(Saved entries)
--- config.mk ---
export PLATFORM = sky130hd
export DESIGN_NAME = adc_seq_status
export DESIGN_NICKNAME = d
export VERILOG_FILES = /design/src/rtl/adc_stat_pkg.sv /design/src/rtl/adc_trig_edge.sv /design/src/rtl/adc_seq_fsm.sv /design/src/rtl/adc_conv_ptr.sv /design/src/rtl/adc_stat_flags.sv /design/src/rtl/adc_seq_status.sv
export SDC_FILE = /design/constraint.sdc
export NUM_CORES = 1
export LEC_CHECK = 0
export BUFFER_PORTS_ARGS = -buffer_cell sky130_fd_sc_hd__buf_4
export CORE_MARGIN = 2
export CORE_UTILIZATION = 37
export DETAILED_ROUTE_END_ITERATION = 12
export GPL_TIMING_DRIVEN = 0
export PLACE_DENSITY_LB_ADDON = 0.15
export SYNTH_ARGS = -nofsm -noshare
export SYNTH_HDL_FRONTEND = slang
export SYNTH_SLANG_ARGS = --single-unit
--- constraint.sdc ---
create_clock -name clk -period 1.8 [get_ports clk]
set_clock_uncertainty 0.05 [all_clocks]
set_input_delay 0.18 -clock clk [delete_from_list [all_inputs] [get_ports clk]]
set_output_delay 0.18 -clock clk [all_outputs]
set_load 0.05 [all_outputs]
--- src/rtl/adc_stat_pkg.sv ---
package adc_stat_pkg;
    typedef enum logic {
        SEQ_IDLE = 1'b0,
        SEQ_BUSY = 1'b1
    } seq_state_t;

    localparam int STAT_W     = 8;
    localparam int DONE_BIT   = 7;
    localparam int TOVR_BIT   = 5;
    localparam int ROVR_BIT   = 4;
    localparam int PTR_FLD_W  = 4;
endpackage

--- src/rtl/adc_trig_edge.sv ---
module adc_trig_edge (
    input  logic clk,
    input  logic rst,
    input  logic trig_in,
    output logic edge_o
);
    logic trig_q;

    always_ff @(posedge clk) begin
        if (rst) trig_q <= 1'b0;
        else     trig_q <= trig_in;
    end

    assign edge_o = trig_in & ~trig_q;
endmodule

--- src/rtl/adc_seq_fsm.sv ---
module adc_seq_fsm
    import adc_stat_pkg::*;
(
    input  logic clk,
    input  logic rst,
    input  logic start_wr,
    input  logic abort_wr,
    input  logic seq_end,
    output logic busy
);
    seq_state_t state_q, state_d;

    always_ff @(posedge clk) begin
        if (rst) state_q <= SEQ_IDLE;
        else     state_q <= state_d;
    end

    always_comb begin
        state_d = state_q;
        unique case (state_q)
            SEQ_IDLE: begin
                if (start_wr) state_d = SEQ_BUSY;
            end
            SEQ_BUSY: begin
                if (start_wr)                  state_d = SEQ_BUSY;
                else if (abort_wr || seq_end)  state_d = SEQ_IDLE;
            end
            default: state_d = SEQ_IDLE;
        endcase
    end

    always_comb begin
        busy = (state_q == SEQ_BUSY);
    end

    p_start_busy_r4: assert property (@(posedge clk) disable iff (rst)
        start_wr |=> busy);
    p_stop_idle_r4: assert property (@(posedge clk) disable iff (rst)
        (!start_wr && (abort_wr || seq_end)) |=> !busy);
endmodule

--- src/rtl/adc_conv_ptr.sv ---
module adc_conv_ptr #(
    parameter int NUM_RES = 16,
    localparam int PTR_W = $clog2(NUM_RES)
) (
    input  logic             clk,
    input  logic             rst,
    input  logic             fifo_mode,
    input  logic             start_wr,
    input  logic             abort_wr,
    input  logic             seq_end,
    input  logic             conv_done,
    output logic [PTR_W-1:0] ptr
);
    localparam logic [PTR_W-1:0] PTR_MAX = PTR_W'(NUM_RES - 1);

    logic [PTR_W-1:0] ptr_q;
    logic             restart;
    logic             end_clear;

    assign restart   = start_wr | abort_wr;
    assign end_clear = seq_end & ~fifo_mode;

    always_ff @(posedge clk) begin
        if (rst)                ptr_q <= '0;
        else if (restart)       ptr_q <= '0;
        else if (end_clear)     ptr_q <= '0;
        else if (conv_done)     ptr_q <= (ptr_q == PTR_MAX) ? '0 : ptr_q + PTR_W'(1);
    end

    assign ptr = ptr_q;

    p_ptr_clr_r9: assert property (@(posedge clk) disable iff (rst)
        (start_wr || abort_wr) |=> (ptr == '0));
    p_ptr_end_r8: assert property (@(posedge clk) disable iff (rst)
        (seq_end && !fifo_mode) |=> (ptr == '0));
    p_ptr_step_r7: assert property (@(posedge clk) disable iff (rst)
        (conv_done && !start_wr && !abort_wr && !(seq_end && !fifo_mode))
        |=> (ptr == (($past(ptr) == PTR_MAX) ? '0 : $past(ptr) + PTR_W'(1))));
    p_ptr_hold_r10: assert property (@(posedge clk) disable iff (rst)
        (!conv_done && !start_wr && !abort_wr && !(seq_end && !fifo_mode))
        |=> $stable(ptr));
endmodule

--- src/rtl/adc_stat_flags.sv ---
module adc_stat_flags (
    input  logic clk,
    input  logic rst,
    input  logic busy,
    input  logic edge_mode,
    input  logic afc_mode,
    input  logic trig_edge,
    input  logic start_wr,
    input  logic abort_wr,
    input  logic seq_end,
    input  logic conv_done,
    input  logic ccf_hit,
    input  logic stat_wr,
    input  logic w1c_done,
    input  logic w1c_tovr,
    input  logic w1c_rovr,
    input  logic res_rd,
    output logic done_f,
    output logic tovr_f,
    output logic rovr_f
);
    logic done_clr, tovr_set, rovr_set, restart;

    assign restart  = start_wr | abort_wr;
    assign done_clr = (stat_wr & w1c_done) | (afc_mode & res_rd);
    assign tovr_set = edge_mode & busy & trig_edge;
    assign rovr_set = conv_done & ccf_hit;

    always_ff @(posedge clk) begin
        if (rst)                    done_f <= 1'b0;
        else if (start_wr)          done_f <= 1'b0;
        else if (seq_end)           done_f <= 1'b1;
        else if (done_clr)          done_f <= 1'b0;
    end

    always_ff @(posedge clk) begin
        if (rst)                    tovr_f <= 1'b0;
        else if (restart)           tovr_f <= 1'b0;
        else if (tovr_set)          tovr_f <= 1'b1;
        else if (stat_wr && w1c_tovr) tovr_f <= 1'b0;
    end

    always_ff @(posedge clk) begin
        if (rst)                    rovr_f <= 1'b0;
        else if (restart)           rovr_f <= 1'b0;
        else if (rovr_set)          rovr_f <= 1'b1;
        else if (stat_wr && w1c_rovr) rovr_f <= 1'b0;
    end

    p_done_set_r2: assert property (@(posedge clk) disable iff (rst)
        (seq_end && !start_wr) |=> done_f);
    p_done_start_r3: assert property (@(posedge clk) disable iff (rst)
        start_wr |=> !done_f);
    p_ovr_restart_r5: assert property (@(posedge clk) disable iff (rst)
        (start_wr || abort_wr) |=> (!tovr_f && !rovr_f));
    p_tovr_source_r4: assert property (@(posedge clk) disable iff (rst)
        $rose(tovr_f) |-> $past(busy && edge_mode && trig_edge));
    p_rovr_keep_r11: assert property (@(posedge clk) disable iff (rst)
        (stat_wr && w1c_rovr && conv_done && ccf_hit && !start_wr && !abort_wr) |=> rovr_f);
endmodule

• [WHAT TO DO] All of the data above should be written out again word for word.

• [EXERCISE ANSWER]
--- config.mk ---
export PLATFORM = sky130hd
export DESIGN_NAME = adc_seq_status
export DESIGN_NICKNAME = d
export VERILOG_FILES = /design/src/rtl/adc_stat_pkg.sv /design/src/rtl/adc_trig_edge.sv /design/src/rtl/adc_seq_fsm.sv /design/src/rtl/adc_conv_ptr.sv /design/src/rtl/adc_stat_flags.sv /design/src/rtl/adc_seq_status.sv
export SDC_FILE = /design/constraint.sdc
export NUM_CORES = 1
export LEC_CHECK = 0
export BUFFER_PORTS_ARGS = -buffer_cell sky130_fd_sc_hd__buf_4
export CORE_MARGIN = 2
export CORE_UTILIZATION = 37
export DETAILED_ROUTE_END_ITERATION = 12
export GPL_TIMING_DRIVEN = 0
export PLACE_DENSITY_LB_ADDON = 0.15
export SYNTH_ARGS = -nofsm -noshare
export SYNTH_HDL_FRONTEND = slang
export SYNTH_SLANG_ARGS = --single-unit
--- constraint.sdc ---
create_clock -name clk -period 1.8 [get_ports clk]
set_clock_uncertainty 0.05 [all_clocks]
set_input_delay 0.18 -clock clk [delete_from_list [all_inputs] [get_ports clk]]
set_output_delay 0.18 -clock clk [all_outputs]
set_load 0.05 [all_outputs]
--- src/rtl/adc_stat_pkg.sv ---
package adc_stat_pkg;
    typedef enum logic {
        SEQ_IDLE = 1'b0,
        SEQ_BUSY = 1'b1
    } seq_state_t;

    localparam int STAT_W     = 8;
    localparam int DONE_BIT   = 7;
    localparam int TOVR_BIT   = 5;
    localparam int ROVR_BIT   = 4;
    localparam int PTR_FLD_W  = 4;
endpackage

--- src/rtl/adc_trig_edge.sv ---
module adc_trig_edge (
    input  logic clk,
    input  logic rst,
    input  logic trig_in,
    output logic edge_o
);
    logic trig_q;

    always_ff @(posedge clk) begin
        if (rst) trig_q <= 1'b0;
        else     trig_q <= trig_in;
    end

    assign edge_o = trig_in & ~trig_q;
endmodule

--- src/rtl/adc_seq_fsm.sv ---
module adc_seq_fsm
    import adc_stat_pkg::*;
(
    input  logic clk,
    input  logic rst,
    input  logic start_wr,
    input  logic abort_wr,
    input  logic seq_end,
    output logic busy
);
    seq_state_t state_q, state_d;

    always_ff @(posedge clk) begin
        if (rst) state_q <= SEQ_IDLE;
        else     state_q <= state_d;
    end

    always_comb begin
        state_d = state_q;
        unique case (state_q)
            SEQ_IDLE: begin
                if (start_wr) state_d = SEQ_BUSY;
            end
            SEQ_BUSY: begin
                if (start_wr)                  state_d = SEQ_BUSY;
                else if (abort_wr || seq_end)  state_d = SEQ_IDLE;
            end
            default: state_d = SEQ_IDLE;
        endcase
    end

    always_comb begin
        busy = (state_q == SEQ_BUSY);
    end

    p_start_busy_r4: assert property (@(posedge clk) disable iff (rst)
        start_wr |=> busy);
    p_stop_idle_r4: assert property (@(posedge clk) disable iff (rst)
        (!start_wr && (abort_wr || seq_end)) |=> !busy);
endmodule

--- src/rtl/adc_conv_ptr.sv ---
module adc_conv_ptr #(
    parameter int NUM_RES = 16,
    localparam int PTR_W = $clog2(NUM_RES)
) (
    input  logic             clk,
    input  logic             rst,
    input  logic             fifo_mode,
    input  logic             start_wr,
    input  logic             abort_wr,
    input  logic             seq_end,
    input  logic             conv_done,
    output logic [PTR_W-1:0] ptr
);
    localparam logic [PTR_W-1:0] PTR_MAX = PTR_W'(NUM_RES - 1);

    logic [PTR_W-1:0] ptr_q;
    logic             restart;
    logic             end_clear;

    assign restart   = start_wr | abort_wr;
    assign end_clear = seq_end & ~fifo_mode;

    always_ff @(posedge clk) begin
        if (rst)                ptr_q <= '0;
        else if (restart)       ptr_q <= '0;
        else if (end_clear)     ptr_q <= '0;
        else if (conv_done)     ptr_q <= (ptr_q == PTR_MAX) ? '0 : ptr_q + PTR_W'(1);
    end

    assign ptr = ptr_q;

    p_ptr_clr_r9: assert property (@(posedge clk) disable iff (rst)
        (start_wr || abort_wr) |=> (ptr == '0));
    p_ptr_end_r8: assert property (@(posedge clk) disable iff (rst)
        (seq_end && !fifo_mode) |=> (ptr == '0));
    p_ptr_step_r7: assert property (@(posedge clk) disable iff (rst)
        (conv_done && !start_wr && !abort_wr && !(seq_end && !fifo_mode))
        |=> (ptr == (($past(ptr) == PTR_MAX) ? '0 : $past(ptr) + PTR_W'(1))));
    p_ptr_hold_r10: assert property (@(posedge clk) disable iff (rst)
        (!conv_done && !start_wr && !abort_wr && !(seq_end && !fifo_mode))
        |=> $stable(ptr));
endmodule

--- src/rtl/adc_stat_flags.sv ---
module adc_stat_flags (
    input  logic clk,
    input  logic rst,
    input  logic busy,
    input  logic edge_mode,
    input  logic afc_mode,
    input  logic trig_edge,
    input  logic start_wr,
    input  logic abort_wr,
    input  logic seq_end,
    input  logic conv_done,
    input  logic ccf_hit,
    input  logic stat_wr,
    input  logic w1c_done,
    input  logic w1c_tovr,
    input  logic w1c_rovr,
    input  logic res_rd,
    output logic done_f,
    output logic tovr_f,
    output logic rovr_f
);
    logic done_clr, tovr_set, rovr_set, restart;

    assign restart  = start_wr | abort_wr;
    assign done_clr = (stat_wr & w1c_done) | (afc_mode & res_rd);
    assign tovr_set = edge_mode & busy & trig_edge;
    assign rovr_set = conv_done & ccf_hit;

    always_ff @(posedge clk) begin
        if (rst)                    done_f <= 1'b0;
        else if (start_wr)          done_f <= 1'b0;
        else if (seq_end)           done_f <= 1'b1;
        else if (done_clr)          done_f <= 1'b0;
    end

    always_ff @(posedge clk) begin
        if (rst)                    tovr_f <= 1'b0;
        else if (restart)           tovr_f <= 1'b0;
        else if (tovr_set)          tovr_f <= 1'b1;
        else if (stat_wr && w1c_tovr) tovr_f <= 1'b0;
    end

    always_ff @(posedge clk) begin
        if (rst)                    rovr_f <= 1'b0;
        else if (restart)           rovr_f <= 1'b0;
        else if (rovr_set)          rovr_f <= 1'b1;
        else if (stat_wr && w1c_rovr) rovr_f <= 1'b0;
    end

    p_done_set_r2: assert property (@(posedge clk) disable iff (rst)
        (seq_end && !start_wr) |=> done_f);
    p_done_start_r3: assert property (@(posedge clk) disable iff (rst)
        start_wr |=> !done_f);
    p_ovr_restart_r5: assert property (@(posedge clk) disable iff (rst)
        (start_wr || abort_wr) |=> (!tovr_f && !rovr_f));
    p_tovr_source_r4: assert property (@(posedge clk) disable iff (rst)
        $rose(tovr_f) |-> $past(busy && edge_mode && trig_edge));
    p_rovr_keep_r11: assert property (@(posedge clk) disable iff (rst)
        (stat_wr && w1c_rovr && conv_done && ccf_hit && !start_wr && !abort_wr) |=> rovr_f);
endmodule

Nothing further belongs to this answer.